##### Provided material
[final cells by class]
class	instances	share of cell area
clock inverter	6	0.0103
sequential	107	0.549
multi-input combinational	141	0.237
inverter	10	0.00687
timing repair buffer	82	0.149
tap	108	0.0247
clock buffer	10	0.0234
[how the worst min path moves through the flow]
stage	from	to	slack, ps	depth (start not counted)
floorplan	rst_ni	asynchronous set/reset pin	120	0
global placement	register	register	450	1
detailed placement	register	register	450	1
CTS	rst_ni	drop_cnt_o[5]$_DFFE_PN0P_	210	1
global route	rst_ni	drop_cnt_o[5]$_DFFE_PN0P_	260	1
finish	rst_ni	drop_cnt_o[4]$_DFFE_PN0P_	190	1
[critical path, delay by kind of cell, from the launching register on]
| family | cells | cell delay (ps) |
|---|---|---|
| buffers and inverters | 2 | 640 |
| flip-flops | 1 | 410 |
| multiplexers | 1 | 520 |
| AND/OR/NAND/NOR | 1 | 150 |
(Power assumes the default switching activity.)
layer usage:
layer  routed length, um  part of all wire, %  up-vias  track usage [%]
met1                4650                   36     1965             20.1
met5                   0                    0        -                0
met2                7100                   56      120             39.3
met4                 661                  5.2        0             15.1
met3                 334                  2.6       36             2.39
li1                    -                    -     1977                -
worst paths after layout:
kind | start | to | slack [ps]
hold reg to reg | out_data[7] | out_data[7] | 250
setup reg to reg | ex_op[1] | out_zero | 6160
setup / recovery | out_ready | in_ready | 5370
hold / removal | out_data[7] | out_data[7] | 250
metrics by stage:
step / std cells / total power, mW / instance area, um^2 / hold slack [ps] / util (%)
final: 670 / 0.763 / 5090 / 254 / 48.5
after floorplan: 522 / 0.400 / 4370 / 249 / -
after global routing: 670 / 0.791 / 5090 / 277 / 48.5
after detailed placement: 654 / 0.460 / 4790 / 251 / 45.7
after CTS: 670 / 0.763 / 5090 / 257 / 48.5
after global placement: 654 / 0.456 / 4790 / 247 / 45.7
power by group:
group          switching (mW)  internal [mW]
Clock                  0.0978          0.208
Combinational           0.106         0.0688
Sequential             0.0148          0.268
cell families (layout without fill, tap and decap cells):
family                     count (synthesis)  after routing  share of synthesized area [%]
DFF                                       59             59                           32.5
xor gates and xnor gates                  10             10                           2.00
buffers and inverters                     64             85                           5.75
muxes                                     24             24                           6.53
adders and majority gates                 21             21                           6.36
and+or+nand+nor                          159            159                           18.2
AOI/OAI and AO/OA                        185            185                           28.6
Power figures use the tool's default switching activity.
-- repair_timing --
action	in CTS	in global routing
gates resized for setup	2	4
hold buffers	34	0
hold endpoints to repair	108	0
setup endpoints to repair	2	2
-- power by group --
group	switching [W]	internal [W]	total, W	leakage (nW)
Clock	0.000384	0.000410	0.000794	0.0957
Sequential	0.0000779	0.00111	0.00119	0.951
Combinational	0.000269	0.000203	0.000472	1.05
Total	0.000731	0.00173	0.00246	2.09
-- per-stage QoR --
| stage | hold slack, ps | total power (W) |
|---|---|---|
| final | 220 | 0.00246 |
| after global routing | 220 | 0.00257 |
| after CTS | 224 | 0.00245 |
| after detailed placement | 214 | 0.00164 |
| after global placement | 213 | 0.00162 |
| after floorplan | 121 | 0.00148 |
##########
### What this task involves
In the records above, find the line containing "214 | 0.00164 |"; please retype it and every line after it through the last line, exactly and with nothing else.

### Written solution
| after detailed placement | 214 | 0.00164 |
| after global placement | 213 | 0.00162 |
| after floorplan | 121 | 0.00148 |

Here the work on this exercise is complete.